Since the last Twilight movie imploded our box offices in 2012, Stewart has colored in her resume with almost nothing but independent/low budget/foreign films, garnering better and better reviews along the way. Her performances in movies such as Still Alice, Certain Women, Clouds of Sils Maria and Café Society finally led everyone to realize that this girl-who-was-famous-for-being-Bella actually had some depth—both to her acting and to her career aspirations. (Fun fact: in 2015, Stewart became the first American EVER to win a Cesar award—France’s Oscars—for her performance in Clouds of Sils Maria)
The topper—so far—is yet another foreign-made film called Personal Shopper. Directed by French director Olivier Assayas, Personal Shopper is a sometimes-creepy drama about a woman who is haunted by the recent death of her twin brother. Just as much about the nature of grief as it is about pushing yourself through it, Personal Shopper is compelling beyond all expectation. At the center of it all, carrying every scene, most often by herself, is Stewart, a screen presence that captivates through a quiet strength, always coiled, never revealing.

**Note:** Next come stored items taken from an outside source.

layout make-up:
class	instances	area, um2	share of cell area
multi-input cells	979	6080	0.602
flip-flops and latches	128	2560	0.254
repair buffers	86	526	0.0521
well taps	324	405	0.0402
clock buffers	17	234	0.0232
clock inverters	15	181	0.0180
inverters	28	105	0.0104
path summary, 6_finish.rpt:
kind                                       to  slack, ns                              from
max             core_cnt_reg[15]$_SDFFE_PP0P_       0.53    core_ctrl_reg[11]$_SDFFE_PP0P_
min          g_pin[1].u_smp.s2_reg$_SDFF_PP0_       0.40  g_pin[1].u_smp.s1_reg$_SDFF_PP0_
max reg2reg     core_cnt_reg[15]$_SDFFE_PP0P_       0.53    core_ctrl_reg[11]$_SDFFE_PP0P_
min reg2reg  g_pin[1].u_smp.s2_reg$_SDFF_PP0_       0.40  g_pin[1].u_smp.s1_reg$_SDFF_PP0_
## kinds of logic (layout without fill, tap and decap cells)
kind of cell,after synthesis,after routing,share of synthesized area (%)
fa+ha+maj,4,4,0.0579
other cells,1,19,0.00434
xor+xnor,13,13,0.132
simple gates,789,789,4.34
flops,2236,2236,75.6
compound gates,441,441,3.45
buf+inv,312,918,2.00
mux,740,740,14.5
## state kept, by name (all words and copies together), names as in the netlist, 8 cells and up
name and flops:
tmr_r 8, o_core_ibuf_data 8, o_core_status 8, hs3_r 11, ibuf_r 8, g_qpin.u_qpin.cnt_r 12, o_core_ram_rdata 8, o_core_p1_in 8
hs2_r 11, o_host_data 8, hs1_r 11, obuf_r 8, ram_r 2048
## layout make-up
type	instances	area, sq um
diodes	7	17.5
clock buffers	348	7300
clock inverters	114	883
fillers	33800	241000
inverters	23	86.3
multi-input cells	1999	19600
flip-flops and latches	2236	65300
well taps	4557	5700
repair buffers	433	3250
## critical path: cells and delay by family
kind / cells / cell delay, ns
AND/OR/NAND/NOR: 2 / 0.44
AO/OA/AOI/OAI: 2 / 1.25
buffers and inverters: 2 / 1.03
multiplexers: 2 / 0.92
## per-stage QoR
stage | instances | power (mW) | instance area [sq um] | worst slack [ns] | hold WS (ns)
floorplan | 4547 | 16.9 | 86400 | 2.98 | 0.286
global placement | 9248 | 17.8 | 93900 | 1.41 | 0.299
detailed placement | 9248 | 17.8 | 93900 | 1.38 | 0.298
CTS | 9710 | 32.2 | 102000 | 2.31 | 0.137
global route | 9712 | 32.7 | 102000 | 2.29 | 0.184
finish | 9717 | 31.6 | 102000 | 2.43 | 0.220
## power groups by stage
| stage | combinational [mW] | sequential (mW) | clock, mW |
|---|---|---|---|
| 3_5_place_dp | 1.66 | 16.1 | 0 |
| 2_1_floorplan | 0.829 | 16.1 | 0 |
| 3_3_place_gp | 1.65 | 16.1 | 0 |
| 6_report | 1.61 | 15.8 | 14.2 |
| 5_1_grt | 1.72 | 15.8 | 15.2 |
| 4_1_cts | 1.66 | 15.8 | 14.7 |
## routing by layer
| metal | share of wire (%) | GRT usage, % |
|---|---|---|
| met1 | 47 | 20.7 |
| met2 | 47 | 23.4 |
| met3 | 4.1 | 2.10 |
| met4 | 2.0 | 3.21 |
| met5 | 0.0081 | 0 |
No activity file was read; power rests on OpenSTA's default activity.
**config.mk**
```make
export PLATFORM = sky130hd
export DESIGN_NAME = foc_ctrl
export DESIGN_NICKNAME = d
export VERILOG_FILES = /design/src/rtl/foc_pkg.sv /design/src/rtl/foc_timer.sv /design/src/rtl/foc_ctrl.sv
export SDC_FILE = /design/constraint.sdc
export NUM_CORES = 1
export LEC_CHECK = 0
export ABC_AREA = 1
export ABC_CLOCK_PERIOD_IN_PS = 2230
export BUFFER_PORTS_ARGS = -buffer_cell sky130_fd_sc_hd__buf_4
export CORE_ASPECT_RATIO = 0.5
export CORE_MARGIN = 2
export CORE_UTILIZATION = 33
export CTS_BUF_LIST = sky130_fd_sc_hd__clkbuf_2 sky130_fd_sc_hd__clkbuf_4 sky130_fd_sc_hd__clkbuf_8
export CTS_CLUSTER_DIAMETER = 40
export CTS_CLUSTER_SIZE = 10
export DETAILED_ROUTE_END_ITERATION = 6
export PLACE_DENSITY = 0.49
export SYNTH_ARGS = -nofsm -noshare
export SYNTH_HDL_FRONTEND = slang
export SYNTH_HIERARCHICAL = 1
export SYNTH_SLANG_ARGS = --single-unit
```
**constraint.sdc**
```tcl
create_clock -name aclk -period 2.23 [get_ports aclk]
set_input_delay 0.1115 -clock aclk [delete_from_list [all_inputs] [get_ports aclk]]
set_output_delay 0.1115 -clock aclk [all_outputs]
set_load 0.005 [all_outputs]
```
File: src/core/bwdt_map.svh
// Named offsets, field positions, reset values and timing for the
// board watchdog. Definitions only; included by the package and the core.
`ifndef BWDT_MAP_SVH
`define BWDT_MAP_SVH

// ------------------------------------------------------------------
// bus geometry
// ------------------------------------------------------------------
`define BWDT_ADDR_W        12
`define BWDT_DATA_W        32
`define BWDT_REG_CTRL_ADDR 12'h214

// ------------------------------------------------------------------
// control and status fields
// ------------------------------------------------------------------
`define BWDT_BIT_SYSRST    6
`define BWDT_BIT_SWEN      5
`define BWDT_BIT_SWITCH    4
`define BWDT_BIT_STATUS    3
`define BWDT_BIT_ACTION    2
`define BWDT_PAT_HI        1
`define BWDT_PAT_LO        0

// ------------------------------------------------------------------
// reset values
// ------------------------------------------------------------------
`define BWDT_RST_SYSRST    1'h0
`define BWDT_RST_SWEN      1'h0
`define BWDT_RST_STATUS    1'h1
`define BWDT_RST_ACTION    1'h0
`define BWDT_RST_PAT       2'h0
`define BWDT_ZERO_DATA     32'h0000_0000

// ------------------------------------------------------------------
// timing
// ------------------------------------------------------------------
`define BWDT_CLK_HZ        25000000
`define BWDT_TIMEOUT_S     10
`define BWDT_TIMEOUT_CYC   (`BWDT_TIMEOUT_S * `BWDT_CLK_HZ)
`define BWDT_CNT_W         28
`define BWDT_RSTPULSE_CYC  5'h10
`define BWDT_RSTPULSE_W    5

`endif

File: src/core/bwdt_pkg.sv
// Types shared by the board watchdog core and its testbench.
// Assumes bwdt_map.svh is on the include path.
`include "bwdt_map.svh"

package bwdt_pkg;

  // ----------------------------------------------------------------
  // bus carriers
  // ----------------------------------------------------------------
  typedef struct packed {
    logic                      psel;
    logic                      penable;
    logic                      pwrite;
    logic [`BWDT_ADDR_W-1:0]   paddr;
    logic [`BWDT_DATA_W-1:0]   pwdata;
    logic [3:0]                pstrb;
  } bwdt_apb_req_t;

  typedef struct packed {
    logic                      pready;
    logic                      pslverr;
    logic [`BWDT_DATA_W-1:0]   prdata;
  } bwdt_apb_rsp_t;

  // ----------------------------------------------------------------
  // timeout actions and state encoding
  // ----------------------------------------------------------------
  typedef struct packed {
    logic nmi;
    logic board_reset;
    logic sys_reset_n;
  } bwdt_action_t;

  typedef enum logic [1:0] {
    BWDT_ST_OFF     = 2'b00,
    BWDT_ST_RUN     = 2'b01,
    BWDT_ST_EXPIRED = 2'b10
  } bwdt_state_t;

endpackage

File: src/core/bwdt_core.sv
// Board watchdog: one byte-wide control/status register on APB,
// a 10 s interval timer, and NMI / board reset / system reset outputs.
// Assumes an APB master on mclk_i and an asynchronous config switch pin.
//
// Added by the designer: register access over APB.
`timescale 1ns/1ns
`include "bwdt_map.svh"

module bwdt_core #(
  parameter logic [`BWDT_CNT_W-1:0] TIMEOUT_CYCLES =
    `BWDT_CNT_W'(`BWDT_TIMEOUT_CYC)
) (
  // clock, reset, enable
  input  wire logic                   mclk_i,
  input  wire logic                   rst_i,
  input  wire logic                   ce_i,
  // apb slave
  input  wire bwdt_pkg::bwdt_apb_req_t apb_req_i,
  output bwdt_pkg::bwdt_apb_rsp_t      apb_rsp_o,
  // board pins
  input  wire logic                   cfg_switch_i,
  output logic                        nmi_o,
  output logic                        board_reset_o,
  output logic                        sys_reset_n_o,
  output logic                        wdt_enabled_o
);

  import bwdt_pkg::*;

  // ------------------------------------------------------------------
  // helpers
  // ------------------------------------------------------------------
  // a pattern is usable only when its two bits differ
  function automatic logic pat_ok(input logic [1:0] p);
    pat_ok = p[1] ^ p[0];
  endfunction

  function automatic logic is_ctrl(input logic [`BWDT_ADDR_W-1:0] a);
    is_ctrl = (a == `BWDT_REG_CTRL_ADDR);
  endfunction

  // ------------------------------------------------------------------
  // declarations
  // ------------------------------------------------------------------
  logic                        sw_meta_r;
  logic                        sw_sync_r;
  logic                        pready_r;
  logic                        pslverr_r;
  logic [`BWDT_DATA_W-1:0]     prdata_r;
  logic                        sysrst_en_r;
  logic                        swen_r;
  logic                        status_r;
  logic                        action_r;
  logic [1:0]                  pat_r;
  bwdt_state_t                 state_r;
  bwdt_state_t                 state_nxt;
  logic                        nmi_r;
  logic                        board_rst_r;
  logic                        sys_rst_n_r;
  logic [`BWDT_RSTPULSE_W-1:0] pulse_cnt_r;
  logic                        access;
  logic                        fire;
  logic                        wr_fire;
  logic                        rd_fire;
  logic [7:0]                  wbyte;
  logic [1:0]                  wpat;
  logic                        wr_en_bit;
  logic                        do_enable;
  logic                        do_restart;
  logic                        do_disable;
  logic                        tmr_start;
  logic                        tmr_stop;
  logic                        tmr_expire;
  logic                        tmr_running;
  logic                        wdt_reset;
  logic [7:0]                  rd_byte;

  // ------------------------------------------------------------------
  // switch synchroniser
  // ------------------------------------------------------------------
  always_ff @(posedge mclk_i or posedge rst_i) begin
    if (rst_i) begin
      sw_meta_r <= 1'b0;
      sw_sync_r <= 1'b0;
    end else if (ce_i) begin
      sw_meta_r <= cfg_switch_i;
      sw_sync_r <= sw_meta_r;
    end
  end

  // ------------------------------------------------------------------
  // apb handshake
  // ------------------------------------------------------------------
  // one wait state keeps pready and prdata straight from flops
  assign access  = apb_req_i.psel & apb_req_i.penable;
  assign fire    = access & pready_r;
  assign wr_fire = fire & apb_req_i.pwrite & is_ctrl(apb_req_i.paddr)
                   & apb_req_i.pstrb[0];
  assign rd_fire = access & ~pready_r & ~apb_req_i.pwrite;

  always_ff @(posedge mclk_i or posedge rst_i) begin
    if (rst_i) begin
      pready_r  <= 1'b0;
      pslverr_r <= 1'b0;
    end else if (ce_i) begin
      if (fire) begin
        pready_r  <= 1'b0;
        pslverr_r <= 1'b0;
      end else if (access) begin
        pready_r  <= 1'b1;
        pslverr_r <= ~is_ctrl(apb_req_i.paddr);
      end
    end
  end

  always_comb begin
    rd_byte                   = 8'h00;
    rd_byte[`BWDT_BIT_SYSRST] = sysrst_en_r;
    rd_byte[`BWDT_BIT_SWEN]   = swen_r;
    rd_byte[`BWDT_BIT_SWITCH] = sw_sync_r;
    rd_byte[`BWDT_BIT_STATUS] = status_r;
    rd_byte[`BWDT_BIT_ACTION] = action_r;
    rd_byte[`BWDT_PAT_HI:`BWDT_PAT_LO] = pat_r;
  end

  // unmapped reads return zero along with the error flag
  always_ff @(posedge mclk_i or posedge rst_i) begin
    if (rst_i) begin
      prdata_r <= `BWDT_ZERO_DATA;
    end else if (ce_i) begin
      if (rd_fire && is_ctrl(apb_req_i.paddr)) begin
        prdata_r <= {24'h00_0000, rd_byte};
      end else if (rd_fire) begin
        prdata_r <= `BWDT_ZERO_DATA;
      end
    end
  end

  // ------------------------------------------------------------------
  // write decode
  // ------------------------------------------------------------------
  assign wbyte     = apb_req_i.pwdata[7:0];
  assign wpat      = wbyte[`BWDT_PAT_HI:`BWDT_PAT_LO];
  assign wr_en_bit = wbyte[`BWDT_BIT_SWEN];

  // enabling is locked out while the switch is set
  assign do_enable  = wr_fire & ~swen_r & wr_en_bit & pat_ok(wpat)
                      & ~sw_sync_r;
  // a repeated or non-complementary pattern does not restart the timer
  assign do_restart = wr_fire & swen_r & wr_en_bit & pat_ok(wpat)
                      & (wpat == ~pat_r);
  assign do_disable = (wr_fire & ~wr_en_bit) | (swen_r & sw_sync_r);

  // board-reset action takes the watchdog down with the board
  assign wdt_reset  = tmr_expire & action_r;

  // ------------------------------------------------------------------
  // state machine
  // ------------------------------------------------------------------
  always_comb begin
    state_nxt = state_r;
    case (state_r)
      BWDT_ST_OFF: begin
        if (do_enable) begin
          state_nxt = BWDT_ST_RUN;
        end
      end
      BWDT_ST_RUN: begin
        if (do_disable || wdt_reset) begin
          state_nxt = BWDT_ST_OFF;
        end else if (tmr_expire) begin
          state_nxt = BWDT_ST_EXPIRED;
        end
      end
      BWDT_ST_EXPIRED: begin
        if (do_disable) begin
          state_nxt = BWDT_ST_OFF;
        end else if (do_restart) begin
          state_nxt = BWDT_ST_RUN;
        end
      end
      default: begin
        state_nxt = BWDT_ST_OFF;
      end
    endcase
  end

  always_ff @(posedge mclk_i or posedge rst_i) begin
    if (rst_i) begin
      state_r <= BWDT_ST_OFF;
    end else if (ce_i) begin
      state_r <= state_nxt;
    end
  end

  // ------------------------------------------------------------------
  // control register fields
  // ------------------------------------------------------------------
  always_ff @(posedge mclk_i or posedge rst_i) begin
    if (rst_i) begin
      sysrst_en_r <= `BWDT_RST_SYSRST;
      action_r    <= `BWDT_RST_ACTION;
    end else if (ce_i && wr_fire) begin
      sysrst_en_r <= wbyte[`BWDT_BIT_SYSRST];
      action_r    <= wbyte[`BWDT_BIT_ACTION];
    end
  end

  always_ff @(posedge mclk_i or posedge rst_i) begin
    if (rst_i) begin
      swen_r <= `BWDT_RST_SWEN;
    end else if (ce_i) begin
      if (do_disable || wdt_reset) begin
        swen_r <= 1'b0;
      end else if (do_enable) begin
        swen_r <= 1'b1;
      end
    end
  end

  // reference pattern for the next restart comparison
  always_ff @(posedge mclk_i or posedge rst_i) begin
    if (rst_i) begin
      pat_r <= `BWDT_RST_PAT;
    end else if (ce_i) begin
      if (do_enable || do_restart) begin
        pat_r <= wpat;
      end
    end
  end

  // timeout wins over a restart in the same cycle; set again only by a
  // valid restart or by the reset input rst_i
  always_ff @(posedge mclk_i or posedge rst_i) begin
    if (rst_i) begin
      status_r <= `BWDT_RST_STATUS;
    end else if (ce_i) begin
      if (tmr_expire) begin
        status_r <= 1'b0;
      end else if (do_restart) begin
        status_r <= 1'b1;
      end
    end
  end

  // ------------------------------------------------------------------
  // interval timer
  // ------------------------------------------------------------------
  assign tmr_start = do_enable | do_restart;
  assign tmr_stop  = do_disable | wdt_reset;

  bwdt_timer #(
    .TIMEOUT_CYCLES (TIMEOUT_CYCLES)
  ) u_timer (
    .mclk_i    (mclk_i),
    .rst_i     (rst_i),
    .ce_i      (ce_i),
    .start_i   (tmr_start),
    .stop_i    (tmr_stop),
    .expire_o  (tmr_expire),
    .running_o (tmr_running)
  );

  // ------------------------------------------------------------------
  // timeout actions
  // ------------------------------------------------------------------
  always_ff @(posedge mclk_i or posedge rst_i) begin
    if (rst_i) begin
      nmi_r <= 1'b0;
    end else if (ce_i) begin
      nmi_r <= tmr_expire & ~action_r;
    end
  end

  // reset outputs are stretched so downstream logic sees a real pulse
  always_ff @(posedge mclk_i or posedge rst_i) begin
    if (rst_i) begin
      pulse_cnt_r <= '0;
      board_rst_r <= 1'b0;
      sys_rst_n_r <= 1'b1;
    end else if (ce_i) begin
      if (tmr_expire && (action_r || sysrst_en_r)) begin
        pulse_cnt_r <= `BWDT_RSTPULSE_CYC;
        board_rst_r <= action_r;
        sys_rst_n_r <= ~sysrst_en_r;
      end else if (pulse_cnt_r != '0) begin
        pulse_cnt_r <= pulse_cnt_r - `BWDT_RSTPULSE_W'(1);
      end else begin
        board_rst_r <= 1'b0;
        sys_rst_n_r <= 1'b1;
      end
    end
  end

  // ------------------------------------------------------------------
  // outputs
  // ------------------------------------------------------------------
  always_ff @(posedge mclk_i or posedge rst_i) begin
    if (rst_i) begin
      wdt_enabled_o <= 1'b0;
    end else if (ce_i) begin
      wdt_enabled_o <= (state_nxt != BWDT_ST_OFF);
    end
  end

  assign nmi_o             = nmi_r;
  assign board_reset_o     = board_rst_r;
  assign sys_reset_n_o     = sys_rst_n_r;
  // one driver for the whole response carrier
  assign apb_rsp_o         = '{pready:  pready_r,
                               pslverr: pslverr_r,
                               prdata:  prdata_r};

  // tmr_running mirrors the state machine; kept for the expiry check
  // only through state, so it is intentionally not an output
  logic unused_ok;
  assign unused_ok = tmr_running;

endmodule

File: src/core/bwdt_timer.sv
// Interval down-counter of the board watchdog.
// Assumes start_i and stop_i are single-cycle strobes on mclk_i.
`timescale 1ns/1ns
`include "bwdt_map.svh"

module bwdt_timer #(
  parameter logic [`BWDT_CNT_W-1:0] TIMEOUT_CYCLES =
    `BWDT_CNT_W'(`BWDT_TIMEOUT_CYC)
) (
  // clock and reset
  input  wire logic mclk_i,
  input  wire logic rst_i,
  input  wire logic ce_i,
  // control
  input  wire logic start_i,
  input  wire logic stop_i,
  // status
  output logic      expire_o,
  output logic      running_o
);

  logic [`BWDT_CNT_W-1:0] cnt_r;

  // ------------------------------------------------------------------
  // counter
  // ------------------------------------------------------------------
  // start wins over stop so a restart is never swallowed
  always_ff @(posedge mclk_i or posedge rst_i) begin
    if (rst_i) begin
      cnt_r     <= '0;
      running_o <= 1'b0;
      expire_o  <= 1'b0;
    end else if (ce_i) begin
      expire_o <= 1'b0;
      if (start_i) begin
        cnt_r     <= TIMEOUT_CYCLES - `BWDT_CNT_W'(1);
        running_o <= 1'b1;
      end else if (stop_i) begin
        running_o <= 1'b0;
      end else if (running_o) begin
        if (cnt_r == '0) begin
          expire_o  <= 1'b1;
          running_o <= 1'b0;
        end else begin
          cnt_r <= cnt_r - `BWDT_CNT_W'(1);
        end
      end
    end
  end

endmodule

File: config.mk
export PLATFORM = sky130hd
export DESIGN_NAME = bwdt_core
export DESIGN_NICKNAME = d
export VERILOG_FILES = /design/src/core/bwdt_pkg.sv /design/src/core/bwdt_core.sv /design/src/core/bwdt_timer.sv
export VERILOG_INCLUDE_DIRS = /design/src /design/src/core
export SDC_FILE = /design/constraint.sdc
export NUM_CORES = 1
export LEC_CHECK = 0
export ABC_CLOCK_PERIOD_IN_PS = 5600
export BUFFER_PORTS_ARGS = -buffer_cell sky130_fd_sc_hd__buf_2
export CORE_UTILIZATION = 57
export CTS_CLUSTER_SIZE = 16
export DETAILED_ROUTE_END_ITERATION = 7
export PLACE_DENSITY = 0.92
export SLEW_MARGIN = 20
export SYNTH_ARGS = -nofsm -noshare
export SYNTH_HDL_FRONTEND = slang
export SYNTH_HIERARCHICAL = 1
export SYNTH_SLANG_ARGS = --single-unit
export TNS_END_PERCENT = 30
File: constraint.sdc
create_clock -name mclk_i -period 5.6 [get_ports mclk_i]
set_input_delay 0.28 -clock mclk_i [delete_from_list [all_inputs] [get_ports mclk_i]]
set_output_delay 0.28 -clock mclk_i [all_outputs]
set_load 0.01 [all_outputs]
==> results.md <==
* Max Cap Viol at 0
* Top-count cell post-synth: dfrtp_1
* Post-CTS Hold Fix Bufs at 0
* H-tree lvl count at 3
* Critical path type: flop to flop
* Max FO, Critical Path at 20
* M2 GR Usage at 0.451
* Synthesis Warnings at 6
* Busiest layer in global routing: met2
* Antenna violations before repair at 0
* Global-route wire length before repair at 12500 microns
* Clock Latency Late Sink at 0.34 ns
* Largest net degree at the start of global routing at 34
* Sequential fraction of the synthesis area at 0.419
* Synth Area in Compound Gates at 0.158
* Final antenna-violating net count at 0
* Final Setup Violations at 0
* Final Net Count at 447
* Post-Syn Area at about 0.0035 sq mm
* Relative max-transition margin at 0.516
* Post-Synth Adder-Cell Area at 0.0144
* Initial Util at 0.589
* Largest family of logic cells by synthesized area: simple AND/OR/NAND/NOR gates
* Clk buf depth at 2
* Clk sinks at 58
* Peak VDD IR at 0.144 mV
* Synth top area share at 0.404
* Worst setup SP type: flop
* Placed wire-length estimate at 5050 microns
* Status: complete, no violations
* Overall Global Routing Usage at 0.256
* DR pass1 iterations at 4
* Resized cells post-CTS at 0
* Ranking of synthesized cells by area: dfrtp_1, buf_4, nor2_1, nand2_1, a21oi_1
* DIE AREA at 0.00640 sq mm
* Min Tclk post-route at 2.83 ns
* Post-CTS Repair Setup Buffers at 0
* Layout fillers at between 400 and 500
* Slew Limit Fails at 0
* Buffers added on ports at 37
* Drt first-iter violations at 192
* Clk slew on worst S/H paths at 0.06 ns
* Dominant synthesized flop cell: dfrtp_1
* Vias in the first global route at 2770
* Largest area contributor in the netlist: dfrtp_1
* Met3 Usage GRT at 0.0617
* I/O Pins at 93
* Worst-Margin Slew at 0.721 ns
* FFs w/ async S/R, synth at 1.00
* Post-synth top cells: dfrtp_1, buf_4, nor2_1, nand2_1, a21oi_1
* Simple logic cell fraction of the synthesized area at 0.277
* Required @ worst endpoint at 5.82 ns
* Grt ovf at 0
* Worst reg2reg startpoint: u_timer/cnt_r[0]
* Vert. Die Dim at between 70 and 80 microns
* CTS tree: built
* #FFs+latches synth at 58
* GP Congestion at 0.861
* Worst reg-to-reg path cell count at 7
* Diode count at 0
* Fin crit share at 0.506
* Cell variety after synth at 62
* Post-Route Skew at 0.00753 ns
* Post-Synth XOR/XNOR Area at 0.0177
* Via Count at 2855
* Clock tree root buffer cell: clkbuf_8
* Total power at 993 uW
* Post-synth EDFFs at 0
* CP arrival at 3.05 ns
* # rows at 28
* CTS buffer count at 9
* Final Hold Fails at 0
* Avg Vias per Cell at 6.11
* Static Leak at 1.76 nW
* Critical path origin: u_timer/cnt_r[0]
* PwrDens at between 200 and 300 mW/mm^2
* WL per Instance at 16.0 microns
* Met1 Use GR at 0.288
* Fmax at between 300 and 400 MHz
* RSZ-0062 raised after global routing: false
* Share of layout cells above drive strength 1 at 0.204
* Drt drc at 0
* Die W at 80.0 microns
* Setup TNS at 0 ns
* Final wirelength at 7460 microns
* Avg Cell Area, Syn at 9.82 sq um
* P&R area growth vs syn at 9.49%
* Multiplexer share of the synthesized area at 0.0256
* Hold WC Path Type: primary input to asynchronous set/reset pin
* CP Capture Type: flop
* Core ar. at 0.00589 sq mm
* Synth Instances at 353
sequential cells by signal, summed over array words and instances (netlist names), 2 cells and up:
register and flops:
pat_r 2, prdata_r 7, pulse_cnt_r 5, state_r 2, u_timer/cnt_r 28
cell families after synthesis:
kind of cell               count (synthesis)
muxes                                      8
other                                      1
AOI/OAI and AO/OA                         75
buffers and inverters                     50
adders and majority gates                  4
DFF                                       58
and+or+nand+nor                          150
xor gates and xnor gates                   7
worst max-delay path, stage by stage (launching register included):
cell	delay, ns
dfrtp_1	0.44
inv_1	0.12
ha_1	0.18
or4b_2	0.63
nor4_4	0.34
a21o_1	0.55
nor3_1	0.09
or3b_1	0.37
final timing paths:
| kind | end | slack [ns] |
|---|---|---|
| setup / recovery | u_timer/cnt_r[9] | 2.77 |
| hold / removal | pulse_cnt_r[0] | 0.005 |
| setup reg to reg | u_timer/cnt_r[9] | 2.77 |
| hold reg to reg | prdata_r[4] | 0.50 |
| max in group asynchronous | pslverr_r | 5.21 |
| min in group mclk_i | action_r | 0.16 |
metrics by stage:
| stage | worst slack [ns] | hold slack, ns | utilization | cell area, sq um | std cells |
|---|---|---|---|---|---|
| after global placement | 2.48 | 0.387 | 0.609 | 3590 | 452 |
| after CTS | 2.41 | 0.0257 | 0.644 | 3790 | 467 |
| after floorplan | 3.29 | 0.344 | - | 3560 | 377 |
| final | 2.77 | 0.00486 | 0.645 | 3790 | 467 |
| after detailed placement | 2.41 | 0.387 | 0.609 | 3590 | 452 |
| after global routing | 2.57 | 0.0465 | 0.645 | 3790 | 467 |
cell type report:
type	instances	area (sq um)	share of cell area
clock buffers	13	169	0.0445
inverters	12	45.0	0.0119
flip-flops and latches	58	1450	0.383
repair buffers	38	193	0.0508
well taps	75	93.8	0.0247
multi-input cells	269	1810	0.476
clock inverters	2	35.0	0.00923
cells in the final DEF (no fill, tap or decap), drive strengths merged, types with 3 or more instances in the layout:
| cell type | instances |
|---|---|
| dfrtp | 56 |
| buf | 38 |
| nor2 | 30 |
| nand2 | 26 |
| conb | 25 |
| a21oi | 16 |
| o21ai | 16 |
| nand3 | 15 |
| clkbuf | 13 |
| inv | 12 |
| nor3 | 10 |
| a22o | 9 |
| nand2b | 8 |
| nor4 | 8 |
| or4 | 8 |
| xnor2 | 7 |
| or3 | 7 |
| mux2 | 7 |
| a211oi | 6 |
| o31ai | 6 |
| nor4b | 6 |
| a31oi | 5 |
| nand4 | 5 |
| and4 | 5 |
| a2111oi | 5 |
| ha | 4 |
| and3 | 3 |
power by group:
group          switching [mW]  leakage [nW]  internal (mW)
Combinational          0.0718         0.883         0.0504
Clock                   0.162         0.106          0.239
Sequential             0.0244         0.768          0.446
Total                   0.258          1.76          0.735
routing by layer:
layer | share of wire | vias up | routed length, microns
met2 | 0.51 | 113 | 3820
met3 | 0.057 | 11 | 426
li1 | - | 1340 | -
met4 | 0.015 | 0 | 114
met1 | 0.42 | 1391 | 3100
met5 | 0 | - | 0
Note: power is estimated with default switching activity, not from simulation.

The movie itself is just so riveting, even aside from Stewart’s magnetic appeal. Assayas takes us to the heart of Paris and the city becomes another character, as we follow Stewart’s character as she travels through the city, on subways and scooters, and even outside the city on trains and cars. Traveling and moving through places is a not-too-subtle theme of Personal Shopper, as Stewart’s character Maureen is desperate to move on to the next level in her emotional acceptance of her brother’s death. Using a great deal of natural light, and shooting often at twilight and at night, Assayas creates a moody feel, bringing the audience into Maureen’s emotional space, causing us to feel uneasy and even frightened at times.
Personal Shopper is a weird film, combining Hitchcock with Shyamalan, but it will suck you in—or, rather, Kristen Stewart will—and you’ll find yourself on the edge of your seat without even knowing it. Consider yourself warned: not about this movie, but about the fact that we are going to have to start taking Kristen Stewart VERY seriously. Weird, huh?